**Data excerpts:**
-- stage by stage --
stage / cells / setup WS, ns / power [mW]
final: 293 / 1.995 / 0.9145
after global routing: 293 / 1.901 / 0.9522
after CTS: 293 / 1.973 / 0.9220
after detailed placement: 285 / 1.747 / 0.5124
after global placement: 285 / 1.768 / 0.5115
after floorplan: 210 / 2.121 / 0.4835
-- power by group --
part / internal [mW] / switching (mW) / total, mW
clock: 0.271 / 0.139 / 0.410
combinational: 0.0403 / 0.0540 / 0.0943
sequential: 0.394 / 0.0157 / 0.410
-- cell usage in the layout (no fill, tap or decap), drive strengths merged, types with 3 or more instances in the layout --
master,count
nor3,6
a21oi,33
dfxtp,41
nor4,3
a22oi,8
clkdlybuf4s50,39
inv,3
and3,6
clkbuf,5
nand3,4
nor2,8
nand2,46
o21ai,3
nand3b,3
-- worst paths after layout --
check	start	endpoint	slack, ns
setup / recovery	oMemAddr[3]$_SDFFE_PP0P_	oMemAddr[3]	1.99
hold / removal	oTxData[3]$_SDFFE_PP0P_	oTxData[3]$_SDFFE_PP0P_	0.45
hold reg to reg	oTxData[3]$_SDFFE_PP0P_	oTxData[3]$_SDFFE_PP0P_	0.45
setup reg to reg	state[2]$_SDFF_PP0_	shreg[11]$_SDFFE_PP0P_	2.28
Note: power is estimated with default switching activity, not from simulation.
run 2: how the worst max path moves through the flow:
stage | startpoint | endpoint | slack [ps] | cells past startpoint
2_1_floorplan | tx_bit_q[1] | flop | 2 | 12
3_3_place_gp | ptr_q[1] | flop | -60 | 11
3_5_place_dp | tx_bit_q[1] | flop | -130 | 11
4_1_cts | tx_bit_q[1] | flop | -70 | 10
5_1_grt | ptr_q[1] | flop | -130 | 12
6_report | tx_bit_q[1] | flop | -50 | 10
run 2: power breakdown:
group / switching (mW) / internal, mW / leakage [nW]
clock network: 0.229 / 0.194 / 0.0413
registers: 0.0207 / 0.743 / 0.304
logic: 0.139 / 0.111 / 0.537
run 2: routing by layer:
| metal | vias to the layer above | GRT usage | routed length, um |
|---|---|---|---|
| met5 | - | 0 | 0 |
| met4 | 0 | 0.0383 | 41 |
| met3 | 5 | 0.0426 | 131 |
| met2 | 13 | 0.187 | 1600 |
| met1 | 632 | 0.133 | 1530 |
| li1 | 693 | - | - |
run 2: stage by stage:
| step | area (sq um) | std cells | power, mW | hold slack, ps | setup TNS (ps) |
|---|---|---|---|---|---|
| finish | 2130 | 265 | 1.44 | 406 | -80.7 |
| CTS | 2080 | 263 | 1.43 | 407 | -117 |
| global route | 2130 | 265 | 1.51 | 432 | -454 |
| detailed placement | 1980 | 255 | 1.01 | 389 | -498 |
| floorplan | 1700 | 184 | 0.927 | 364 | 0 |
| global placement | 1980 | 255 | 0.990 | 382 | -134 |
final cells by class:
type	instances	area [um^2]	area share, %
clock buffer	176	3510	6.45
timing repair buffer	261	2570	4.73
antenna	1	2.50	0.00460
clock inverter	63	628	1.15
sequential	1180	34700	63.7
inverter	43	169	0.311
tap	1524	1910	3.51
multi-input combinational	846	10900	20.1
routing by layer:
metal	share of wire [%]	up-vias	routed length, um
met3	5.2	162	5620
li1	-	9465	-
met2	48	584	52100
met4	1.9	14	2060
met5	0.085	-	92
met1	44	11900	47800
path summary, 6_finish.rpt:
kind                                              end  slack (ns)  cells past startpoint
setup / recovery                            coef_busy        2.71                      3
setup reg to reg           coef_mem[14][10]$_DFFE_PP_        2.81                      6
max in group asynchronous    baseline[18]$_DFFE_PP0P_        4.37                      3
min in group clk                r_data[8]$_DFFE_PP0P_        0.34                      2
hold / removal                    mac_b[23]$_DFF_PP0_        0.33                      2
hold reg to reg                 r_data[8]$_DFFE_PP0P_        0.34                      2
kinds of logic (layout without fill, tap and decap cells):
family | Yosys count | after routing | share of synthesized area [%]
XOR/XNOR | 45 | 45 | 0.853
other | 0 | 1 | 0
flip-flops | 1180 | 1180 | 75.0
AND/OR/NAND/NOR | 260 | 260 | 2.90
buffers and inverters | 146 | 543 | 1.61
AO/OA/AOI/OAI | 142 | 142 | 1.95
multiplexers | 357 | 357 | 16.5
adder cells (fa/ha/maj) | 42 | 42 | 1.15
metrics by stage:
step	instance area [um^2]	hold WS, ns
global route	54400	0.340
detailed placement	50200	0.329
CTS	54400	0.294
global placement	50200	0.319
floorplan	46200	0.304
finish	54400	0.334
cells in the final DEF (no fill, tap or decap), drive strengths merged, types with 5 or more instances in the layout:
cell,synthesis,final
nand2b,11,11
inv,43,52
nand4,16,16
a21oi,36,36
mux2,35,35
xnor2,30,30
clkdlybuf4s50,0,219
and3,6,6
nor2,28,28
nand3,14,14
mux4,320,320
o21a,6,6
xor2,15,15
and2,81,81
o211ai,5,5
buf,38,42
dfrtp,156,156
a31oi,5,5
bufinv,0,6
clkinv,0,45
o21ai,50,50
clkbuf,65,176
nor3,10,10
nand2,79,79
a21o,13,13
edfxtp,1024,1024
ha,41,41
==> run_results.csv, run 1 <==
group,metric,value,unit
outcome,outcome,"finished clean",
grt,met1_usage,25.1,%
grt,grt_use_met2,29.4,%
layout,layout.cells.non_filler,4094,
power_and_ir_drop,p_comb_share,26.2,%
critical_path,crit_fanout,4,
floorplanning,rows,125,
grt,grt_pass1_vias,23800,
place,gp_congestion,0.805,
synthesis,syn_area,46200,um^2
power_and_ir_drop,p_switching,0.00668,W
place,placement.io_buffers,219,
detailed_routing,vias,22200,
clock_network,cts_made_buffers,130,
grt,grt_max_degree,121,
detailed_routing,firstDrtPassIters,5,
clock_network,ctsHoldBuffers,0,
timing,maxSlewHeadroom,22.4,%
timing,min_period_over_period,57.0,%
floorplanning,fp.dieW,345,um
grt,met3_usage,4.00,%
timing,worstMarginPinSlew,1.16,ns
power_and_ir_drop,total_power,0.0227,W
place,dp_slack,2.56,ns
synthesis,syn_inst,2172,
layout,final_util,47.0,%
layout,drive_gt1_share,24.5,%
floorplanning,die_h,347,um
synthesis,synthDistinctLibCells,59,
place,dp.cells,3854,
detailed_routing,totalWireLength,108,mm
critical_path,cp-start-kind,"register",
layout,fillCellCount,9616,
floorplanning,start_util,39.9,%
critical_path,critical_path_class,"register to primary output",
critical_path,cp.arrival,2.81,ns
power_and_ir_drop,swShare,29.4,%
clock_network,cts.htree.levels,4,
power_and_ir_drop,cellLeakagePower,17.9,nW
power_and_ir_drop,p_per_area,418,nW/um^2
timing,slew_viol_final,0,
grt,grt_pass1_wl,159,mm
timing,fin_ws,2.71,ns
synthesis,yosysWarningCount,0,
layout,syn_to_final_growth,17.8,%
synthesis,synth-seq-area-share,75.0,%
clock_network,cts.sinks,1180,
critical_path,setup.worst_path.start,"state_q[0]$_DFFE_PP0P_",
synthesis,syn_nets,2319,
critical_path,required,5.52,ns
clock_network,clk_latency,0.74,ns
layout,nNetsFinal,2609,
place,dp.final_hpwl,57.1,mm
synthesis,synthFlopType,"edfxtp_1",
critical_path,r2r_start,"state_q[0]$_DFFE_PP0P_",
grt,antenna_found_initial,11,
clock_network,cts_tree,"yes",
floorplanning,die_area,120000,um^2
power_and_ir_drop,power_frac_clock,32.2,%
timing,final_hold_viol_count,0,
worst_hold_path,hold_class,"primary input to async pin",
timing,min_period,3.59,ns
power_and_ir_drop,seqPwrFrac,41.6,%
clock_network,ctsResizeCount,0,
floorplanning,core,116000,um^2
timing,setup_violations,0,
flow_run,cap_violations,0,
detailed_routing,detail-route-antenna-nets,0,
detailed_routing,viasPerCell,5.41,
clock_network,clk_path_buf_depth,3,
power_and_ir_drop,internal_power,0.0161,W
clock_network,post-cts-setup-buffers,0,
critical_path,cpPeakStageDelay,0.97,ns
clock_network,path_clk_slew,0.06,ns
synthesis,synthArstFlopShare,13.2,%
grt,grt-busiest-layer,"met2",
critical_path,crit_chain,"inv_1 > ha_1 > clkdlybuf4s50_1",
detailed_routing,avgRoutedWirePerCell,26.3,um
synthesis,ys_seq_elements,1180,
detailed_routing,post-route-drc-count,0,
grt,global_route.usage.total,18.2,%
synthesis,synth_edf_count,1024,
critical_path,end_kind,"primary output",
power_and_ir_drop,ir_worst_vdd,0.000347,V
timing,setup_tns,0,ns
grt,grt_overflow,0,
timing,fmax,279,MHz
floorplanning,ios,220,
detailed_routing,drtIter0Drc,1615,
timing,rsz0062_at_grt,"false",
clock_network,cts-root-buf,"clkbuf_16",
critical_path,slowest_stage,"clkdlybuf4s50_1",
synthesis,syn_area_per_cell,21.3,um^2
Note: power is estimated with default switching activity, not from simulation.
[src/rtl/axil_master_bridge_if.sv]
// AXI4-Lite bus bundle (AW, W, B, AR, R channels) with master/slave views.
// Ports: master drives aw*/w*/ar* payload+valid and bready/rready;
//        slave drives the readies, B response and R data/response.
interface axil_master_bridge_if
    import axil_pkg::*;
#(
    parameter int ADDR_WIDTH = AXIL_ADDR_WIDTH,
    parameter int DATA_WIDTH = AXIL_DATA_WIDTH,
    parameter int STRB_WIDTH = DATA_WIDTH / 8
);
    logic [ADDR_WIDTH-1:0] awaddr;
    logic [2:0]            awprot;
    logic                  awvalid;
    logic                  awready;
    logic [DATA_WIDTH-1:0] wdata;
    logic [STRB_WIDTH-1:0] wstrb;
    logic                  wvalid;
    logic                  wready;
    logic [1:0]            bresp;
    logic                  bvalid;
    logic                  bready;
    logic [ADDR_WIDTH-1:0] araddr;
    logic [2:0]            arprot;
    logic                  arvalid;
    logic                  arready;
    logic [DATA_WIDTH-1:0] rdata;
    logic [1:0]            rresp;
    logic                  rvalid;
    logic                  rready;

    modport master (
        output awaddr, awprot, awvalid, input  awready,
        output wdata, wstrb, wvalid,    input  wready,
        input  bresp, bvalid,           output bready,
        output araddr, arprot, arvalid, input  arready,
        input  rdata, rresp, rvalid,    output rready
    );

    modport slave (
        input  awaddr, awprot, awvalid, output awready,
        input  wdata, wstrb, wvalid,    output wready,
        output bresp, bvalid,           input  bready,
        input  araddr, arprot, arvalid, output arready,
        output rdata, rresp, rvalid,    input  rready
    );
endinterface

[src/rtl/axil_master_bridge.sv]
// Purpose: single-beat cmd/rsp to AXI4-Lite master, one transaction in flight.
// Latency: accept N -> AXI valid N+1 -> bready/rready N+2 -> rsp_valid N+3.
// Backpressure: any slave stall or rsp_ready=0 holds the current state; cmd_ready=0 outside IDLE.
// Ports: clk/rst (sync, active-high); cmd_* request in; rsp_* response out;
//        m_axil master modport of axil_master_bridge_if.
// Optional: AXIL_MASTER_TIMEOUT_EN adds TIMEOUT_CYCLES and a sticky timeout_err output.
module axil_master_bridge
    import axil_pkg::*;
#(
    parameter int ADDR_WIDTH = AXIL_ADDR_WIDTH,
    parameter int DATA_WIDTH = AXIL_DATA_WIDTH,
    parameter int STRB_WIDTH = DATA_WIDTH / 8
`ifdef AXIL_MASTER_TIMEOUT_EN
    ,
    parameter int TIMEOUT_CYCLES = 256
`endif
) (
    input  logic                  clk,
    input  logic                  rst,
    input  logic                  cmd_valid,
    output logic                  cmd_ready,
    input  logic                  cmd_write,
    input  logic [ADDR_WIDTH-1:0] cmd_addr,
    input  logic [DATA_WIDTH-1:0] cmd_wdata,
    input  logic [STRB_WIDTH-1:0] cmd_wstrb,
    input  logic [2:0]            cmd_prot,
    output logic                  rsp_valid,
    input  logic                  rsp_ready,
    output logic                  rsp_write,
    output logic [DATA_WIDTH-1:0] rsp_rdata,
    output logic [1:0]            rsp_resp,
`ifdef AXIL_MASTER_TIMEOUT_EN
    output logic                  timeout_err,
`endif
    axil_master_bridge_if.master  m_axil
);

    state_e                state_q, state_d;
    logic                  aw_done_q, aw_done_d;
    logic                  w_done_q, w_done_d;
    logic [ADDR_WIDTH-1:0] addr_q, addr_d;
    logic [DATA_WIDTH-1:0] wdata_q, wdata_d;
    logic [STRB_WIDTH-1:0] wstrb_q, wstrb_d;
    logic [2:0]            prot_q, prot_d;
    logic                  rsp_write_q, rsp_write_d;
    logic [DATA_WIDTH-1:0] rsp_rdata_q, rsp_rdata_d;
    logic [1:0]            rsp_resp_q, rsp_resp_d;
    logic                  aw_hs, w_hs;

    // Handshake outputs decode straight from registered state, so each valid
    // drops the cycle after its own handshake and never glitches on inputs.
    assign cmd_ready      = (state_q == IDLE);
    assign rsp_valid      = (state_q == RSP);
    assign m_axil.awvalid = (state_q == WR_REQ) && !aw_done_q;
    assign m_axil.wvalid  = (state_q == WR_REQ) && !w_done_q;
    assign m_axil.bready  = (state_q == WR_RESP);
    assign m_axil.arvalid = (state_q == RD_REQ);
    assign m_axil.rready  = (state_q == RD_DATA);

    // Payload comes only from capture registers: stable from accept until valid drops.
    assign m_axil.awaddr  = addr_q;
    assign m_axil.araddr  = addr_q;
    assign m_axil.awprot  = prot_q;
    assign m_axil.arprot  = prot_q;
    assign m_axil.wdata   = wdata_q;
    assign m_axil.wstrb   = wstrb_q;

    assign rsp_write      = rsp_write_q;
    assign rsp_rdata      = rsp_rdata_q;
    assign rsp_resp       = rsp_resp_q;

    assign aw_hs = m_axil.awvalid & m_axil.awready;
    assign w_hs  = m_axil.wvalid & m_axil.wready;

    always_comb begin
        state_d     = state_q;
        aw_done_d   = aw_done_q;
        w_done_d    = w_done_q;
        addr_d      = addr_q;
        wdata_d     = wdata_q;
        wstrb_d     = wstrb_q;
        prot_d      = prot_q;
        rsp_write_d = rsp_write_q;
        rsp_rdata_d = rsp_rdata_q;
        rsp_resp_d  = rsp_resp_q;

        unique case (state_q)
            IDLE: begin
                if (cmd_valid) begin
                    addr_d    = cmd_addr;
                    wdata_d   = cmd_wdata;
                    wstrb_d   = cmd_wstrb;
                    prot_d    = cmd_prot;
                    aw_done_d = 1'b0;
                    w_done_d  = 1'b0;
                    state_d   = cmd_write ? WR_REQ : RD_REQ;
                end
            end
            WR_REQ: begin
                // AW and W may complete in either order or together.
                aw_done_d = aw_done_q | aw_hs;
                w_done_d  = w_done_q | w_hs;
                if (aw_done_d && w_done_d) begin
                    state_d = WR_RESP;
                end
            end
            WR_RESP: begin
                if (m_axil.bvalid) begin
                    rsp_resp_d  = m_axil.bresp;
                    rsp_write_d = 1'b1;
                    rsp_rdata_d = '0;
                    state_d     = RSP;
                end
            end
            RD_REQ: begin
                if (m_axil.arready) begin
                    state_d = RD_DATA;
                end
            end
            RD_DATA: begin
                if (m_axil.rvalid) begin
                    rsp_resp_d  = m_axil.rresp;
                    rsp_write_d = 1'b0;
                    rsp_rdata_d = m_axil.rdata;
                    state_d     = RSP;
                end
            end
            RSP: begin
                if (rsp_ready) begin
                    state_d = IDLE;
                end
            end
            default: state_d = IDLE;
        endcase
    end

    always_ff @(posedge clk) begin
        if (rst) begin
            state_q     <= IDLE;
            aw_done_q   <= 1'b0;
            w_done_q    <= 1'b0;
            addr_q      <= '0;
            wdata_q     <= '0;
            wstrb_q     <= '0;
            prot_q      <= '0;
            rsp_write_q <= 1'b0;
            rsp_rdata_q <= '0;
            rsp_resp_q  <= OKAY;
        end else begin
            state_q     <= state_d;
            aw_done_q   <= aw_done_d;
            w_done_q    <= w_done_d;
            addr_q      <= addr_d;
            wdata_q     <= wdata_d;
            wstrb_q     <= wstrb_d;
            prot_q      <= prot_d;
            rsp_write_q <= rsp_write_d;
            rsp_rdata_q <= rsp_rdata_d;
            rsp_resp_q  <= rsp_resp_d;
        end
    end

`ifdef AXIL_MASTER_TIMEOUT_EN
    localparam int CNT_W = $clog2(TIMEOUT_CYCLES + 1);

    logic [CNT_W-1:0] cnt_q, cnt_d;
    logic             timeout_err_q, timeout_err_d;
    logic             waiting;

    assign waiting     = state_q inside {WR_REQ, WR_RESP, RD_REQ, RD_DATA};
    assign timeout_err = timeout_err_q;

    // Counter restarts on every state change and saturates; the flag only
    // reports a stall, the FSM keeps waiting so the bus stays legal.
    always_comb begin
        cnt_d         = cnt_q;
        timeout_err_d = timeout_err_q;
        if (!waiting || (state_d != state_q)) begin
            cnt_d = '0;
        end else if (cnt_q != CNT_W'(TIMEOUT_CYCLES)) begin
            cnt_d = cnt_q + 1'b1;
        end
        if (cnt_d == CNT_W'(TIMEOUT_CYCLES)) begin
            timeout_err_d = 1'b1;
        end
    end

    always_ff @(posedge clk) begin
        if (rst) begin
            cnt_q         <= '0;
            timeout_err_q <= 1'b0;
        end else begin
            cnt_q         <= cnt_d;
            timeout_err_q <= timeout_err_d;
        end
    end
`endif

endmodule
[src/rtl/csr_responder_if.sv]
`default_nettype none
// ============================================================================
// Module   : csr_responder_if
// Purpose  : EX-stage CSR request bundle plus the host-side tohost handshake.
// Revision : 1.0
// ============================================================================
interface csr_responder_if #(
  parameter int DWIDTH = 32
) ();
  logic              we;
  logic              rd;
  logic [11:0]       addr;
  logic [2:0]        func;
  logic [DWIDTH-1:0] data_in;
  logic [DWIDTH-1:0] data_out;
  logic              stall;
  logic              inst_retire;
  logic              tohost_valid;
  logic [DWIDTH-1:0] tohost_data;
  logic              tohost_ready;

  // master = pipeline/host side, slave = responder
  modport master (
    output we, rd, addr, func, data_in, inst_retire, tohost_ready,
    input  data_out, stall, tohost_valid, tohost_data
  );

  modport slave (
    input  we, rd, addr, func, data_in, inst_retire, tohost_ready,
    output data_out, stall, tohost_valid, tohost_data
  );
endinterface
`default_nettype wire

[src/rtl/csr_responder.sv]
`default_nettype none
// ============================================================================
// Module   : csr_responder
// Purpose  : Machine CSRs, 64-bit cycle/instret counters and a tohost FIFO.
// Revision : 1.0
// ============================================================================
module csr_responder #(
  parameter int DWIDTH     = 32,
  parameter int FIFO_DEPTH = 4
) (
  input  wire logic         clk,
  input  wire logic         rst_n,
  csr_responder_if.slave    bus
);

  localparam int                 c_PTR_W = $clog2(FIFO_DEPTH);
  localparam int                 c_CNT_W = c_PTR_W + 1;
  localparam logic [c_CNT_W-1:0] c_FULL  = c_CNT_W'(FIFO_DEPTH);

  localparam logic [11:0] c_MSCRATCH = 12'h340;
  localparam logic [11:0] c_TOHOST   = 12'h51E;
  localparam logic [11:0] c_CYCLE    = 12'hC00;
  localparam logic [11:0] c_CYCLEH   = 12'hC80;
  localparam logic [11:0] c_INSTRET  = 12'hC02;
  localparam logic [11:0] c_INSTRETH = 12'hC82;

  logic [DWIDTH-1:0]  r_mscratch;
  logic [DWIDTH-1:0]  r_tohost;
  logic [DWIDTH-1:0]  r_cycle_lo;
  logic [DWIDTH-1:0]  r_cycle_hi;
  logic [DWIDTH-1:0]  r_instret_lo;
  logic [DWIDTH-1:0]  r_instret_hi;
  logic [DWIDTH-1:0]  r_mem [FIFO_DEPTH];
  logic [c_PTR_W-1:0] r_wr_ptr;
  logic [c_PTR_W-1:0] r_rd_ptr;
  logic [c_CNT_W-1:0] r_count;

  logic [DWIDTH-1:0] w_old;
  logic [DWIDTH-1:0] w_new;
  logic              w_is_rw;
  logic              w_is_rs;
  logic              w_is_rc;
  logic              w_writable;
  logic              w_full;
  logic              w_stall;
  logic              w_eff_we;
  logic              w_push;
  logic              w_pop;

  always_comb begin
    w_old = '0;
    case (bus.addr)
      c_MSCRATCH: w_old = r_mscratch;
      c_TOHOST:   w_old = r_tohost;
      c_CYCLE:    w_old = r_cycle_lo;
      c_CYCLEH:   w_old = r_cycle_hi;
      c_INSTRET:  w_old = r_instret_lo;
      c_INSTRETH: w_old = r_instret_hi;
      default:    w_old = '0;
    endcase
  end

  assign w_is_rw = (bus.func == 3'b001) || (bus.func == 3'b101);
  assign w_is_rs = (bus.func == 3'b010) || (bus.func == 3'b110);
  assign w_is_rc = (bus.func == 3'b011) || (bus.func == 3'b111);

  always_comb begin
    w_new = bus.data_in;
    if (w_is_rs) w_new = w_old | bus.data_in;
    if (w_is_rc) w_new = w_old & ~bus.data_in;
  end

  // Counters are read-only, so only these two addresses can take a write
  assign w_writable = (bus.addr == c_MSCRATCH) || (bus.addr == c_TOHOST);
  assign w_full     = (r_count == c_FULL);
  assign w_stall    = bus.we && (bus.addr == c_TOHOST) && w_full;
  assign w_eff_we   = bus.we && !w_stall && w_writable &&
                      (w_is_rw || ((w_is_rs || w_is_rc) && (bus.data_in != '0)));
  assign w_push     = w_eff_we && (bus.addr == c_TOHOST);
  assign w_pop      = (r_count != '0) && bus.tohost_ready;

  assign bus.data_out     = bus.rd ? w_old : '0;
  assign bus.stall        = w_stall;
  assign bus.tohost_valid = (r_count != '0);
  assign bus.tohost_data  = (r_count != '0) ? r_mem[r_rd_ptr] : '0;

  always_ff @(posedge clk or negedge rst_n) begin
    if (!rst_n) begin
      r_mscratch   <= '0;
      r_tohost     <= '0;
      r_cycle_lo   <= '0;
      r_cycle_hi   <= '0;
      r_instret_lo <= '0;
      r_instret_hi <= '0;
    end else begin
      {r_cycle_hi, r_cycle_lo} <= {r_cycle_hi, r_cycle_lo} + 1'b1;
      if (bus.inst_retire) begin
        {r_instret_hi, r_instret_lo} <= {r_instret_hi, r_instret_lo} + 1'b1;
      end
      if (w_eff_we && (bus.addr == c_MSCRATCH)) r_mscratch <= w_new;
      if (w_push) r_tohost <= w_new;
    end
  end

  // Power-of-two depth lets both pointers wrap by natural overflow
  always_ff @(posedge clk or negedge rst_n) begin
    if (!rst_n) begin
      for (int i = 0; i < FIFO_DEPTH; i++) r_mem[i] <= '0;
      r_wr_ptr <= '0;
      r_rd_ptr <= '0;
      r_count  <= '0;
    end else begin
      if (w_push) begin
        r_mem[r_wr_ptr] <= w_new;
        r_wr_ptr        <= r_wr_ptr + 1'b1;
      end
      if (w_pop) r_rd_ptr <= r_rd_ptr + 1'b1;
      case ({w_push, w_pop})
        2'b10:   r_count <= r_count + 1'b1;
        2'b01:   r_count <= r_count - 1'b1;
        default: r_count <= r_count;
      endcase
    end
  end

endmodule
`default_nettype wire

[src/flat_wrapper.sv]
// flat-port wrapper written by rule: the top's interface ports become plain ports
module csr_responder_flat 
#(
  parameter int DWIDTH     = 32,
  parameter int FIFO_DEPTH = 4
)
  (clk, rst_n, bus_we, bus_rd, bus_addr, bus_func, bus_data_in, bus_inst_retire, bus_tohost_ready, bus_data_out, bus_stall, bus_tohost_valid, bus_tohost_data);
  csr_responder_if #(.DWIDTH(DWIDTH)) bus_i ();
  input  wire logic clk;
  input  wire logic rst_n;
  input wire logic [$bits(bus_i.we)-1:0] bus_we;
  input wire logic [$bits(bus_i.rd)-1:0] bus_rd;
  input wire logic [$bits(bus_i.addr)-1:0] bus_addr;
  input wire logic [$bits(bus_i.func)-1:0] bus_func;
  input wire logic [$bits(bus_i.data_in)-1:0] bus_data_in;
  input wire logic [$bits(bus_i.inst_retire)-1:0] bus_inst_retire;
  input wire logic [$bits(bus_i.tohost_ready)-1:0] bus_tohost_ready;
  output wire logic [$bits(bus_i.data_out)-1:0] bus_data_out;
  output wire logic [$bits(bus_i.stall)-1:0] bus_stall;
  output wire logic [$bits(bus_i.tohost_valid)-1:0] bus_tohost_valid;
  output wire logic [$bits(bus_i.tohost_data)-1:0] bus_tohost_data;
  assign bus_i.we = bus_we;
  assign bus_i.rd = bus_rd;
  assign bus_i.addr = bus_addr;
  assign bus_i.func = bus_func;
  assign bus_i.data_in = bus_data_in;
  assign bus_i.inst_retire = bus_inst_retire;
  assign bus_i.tohost_ready = bus_tohost_ready;
  assign bus_data_out = bus_i.data_out;
  assign bus_stall = bus_i.stall;
  assign bus_tohost_valid = bus_i.tohost_valid;
  assign bus_tohost_data = bus_i.tohost_data;
  csr_responder #(.DWIDTH(DWIDTH), .FIFO_DEPTH(FIFO_DEPTH)) u_core (.clk(clk), .rst_n(rst_n), .bus(bus_i));
endmodule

**What is being asked:** Report all lines above with "group".

**The answer:**
-- power by group --
group / switching (mW) / internal, mW / leakage [nW]
max in group asynchronous    baseline[18]$_DFFE_PP0P_        4.37                      3
min in group clk                r_data[8]$_DFFE_PP0P_        0.34                      2
group,metric,value,unit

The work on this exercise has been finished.